Now he's gone back to several reports released months ago, including one by the Electric Power Research Institute and the Natural Resources Defense Council, and selectively cherry-picked the most unlikely scenarios under which coal could be the culprit for PHEVs resulting in higher emissions. While eliciting worst-case comments from NRDC, he failed to ask EPRI for its views.

This may be simply be a journalist's report, or it could signal the beginning of a sustained effort by a range of liquid fuel advocates to attempt to slow the growing momentum of support for the electrification of transportation.

Within 18 hours of the article appearing, over 350 responses appeared on the website. Below is the story followed by our brief comments and some posted to the site by Sherry Boschert, author of Plug-In Hybrids. We expect to point our readers to further responses from EPRI and NRDC.


Plug-in cars could actually increase air pollution By James R. Healey, USA TODAY February 25, 2008 http://www.usatoday.com/­tech/­products/­environment/­2008-02-25-plug-in-hybrids-pollution_N.htm

The expected introduction of plug-in hybrid electric vehicles could cut U.S. gasoline use but could increase deadly air pollution in some areas, two reports say.

That's because a plug-in's lower tailpipe emissions may be offset by smokestack emissions from the utility generating plants supplying electricity to recharge the big batteries that allow plug-ins to run up to 40 miles without kicking on their gasoline engines. Plug-ins, called PHEVs, are partly powered, in effect, by the fuel used to generate the electricity.

About 49% of U.S. electricity is generated using coal, so in some regions a plug-in running on its batteries is nearly the equivalent of a coal-burning vehicle. The trade-off is one that even plug-in backers acknowledge. It could undercut the appeal of vehicles that appear capable of using no gasoline in town and hitting 50 to 100 mpg overall fuel economy.

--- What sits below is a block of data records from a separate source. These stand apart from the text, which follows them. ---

[src/rtl/disp_sched_pkg.sv]
// disp_sched_pkg: shared types and constants for the display scheduler.
//   state_t     - scheduler FSM states
//   ALERT_*     - alert_code encodings
//   FEE_MAX     - largest fee that fits in four decimal digits
//   alert_flags - one-hot {error, fast, med, slow} for an alert code
package disp_sched_pkg;

   typedef enum logic [2:0] {
      IDLE,
      CONV_FREE,
      CONV_FEE,
      SHOW_FEE,
      SHOW_ALERT
   } state_t;

   localparam logic [1:0]  ALERT_SLOW  = 2'd0;
   localparam logic [1:0]  ALERT_MED   = 2'd1;
   localparam logic [1:0]  ALERT_FAST  = 2'd2;
   localparam logic [1:0]  ALERT_ERROR = 2'd3;

   localparam logic [13:0] FEE_MAX = 14'd9999;

   function automatic logic [3:0] alert_flags(input logic [1:0] code);
      logic [3:0] r;
      r = 4'b0001 << code;
      return r;
   endfunction

endpackage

If large numbers of plug-in hybrids were being recharged with power from the least-sophisticated coal plants, "There is a possibility for significant increases of soot and mercury," says a report by environmental advocacy group Natural Resources Defense Council. Soot particles can make it hard to breathe, especially for asthmatics. Mercury is toxic.

"Plug-in hybrids are perhaps not good for all areas," says Howard Learner, executive director of the Environmental Law & Policy Center, a Chicago-based advocacy group. In "states that are heavily coal, that equation doesn't work out very well for the environment."

After PHEVs drain their stored energy, they operate like conventional hybrids, triggering their gasoline engines to help drive the wheels and recharge the batteries. Conventionals can't be plugged in; their batteries are recharged only while driving.

The longer a plug-in is designed to operate on just the batteries, the less gasoline it uses, but the more electricity it needs to recharge the larger batteries.

Thus, the better the PHEV — that is, the longer it goes just on its batteries — the greater the charge required and the more the pollution that might result from an electric utility's power generation.

Learner calls PHEVs "really important emerging technology — where the cleaner technologies are used to charge them."

Sulfur dioxide also may be an issue

A study by the Minnesota Pollution Control Agency found plug-ins also could result in more sulfur dioxide (SO2) emissions. SO2 is toxic in large amounts and is a component of corrosive acid rain.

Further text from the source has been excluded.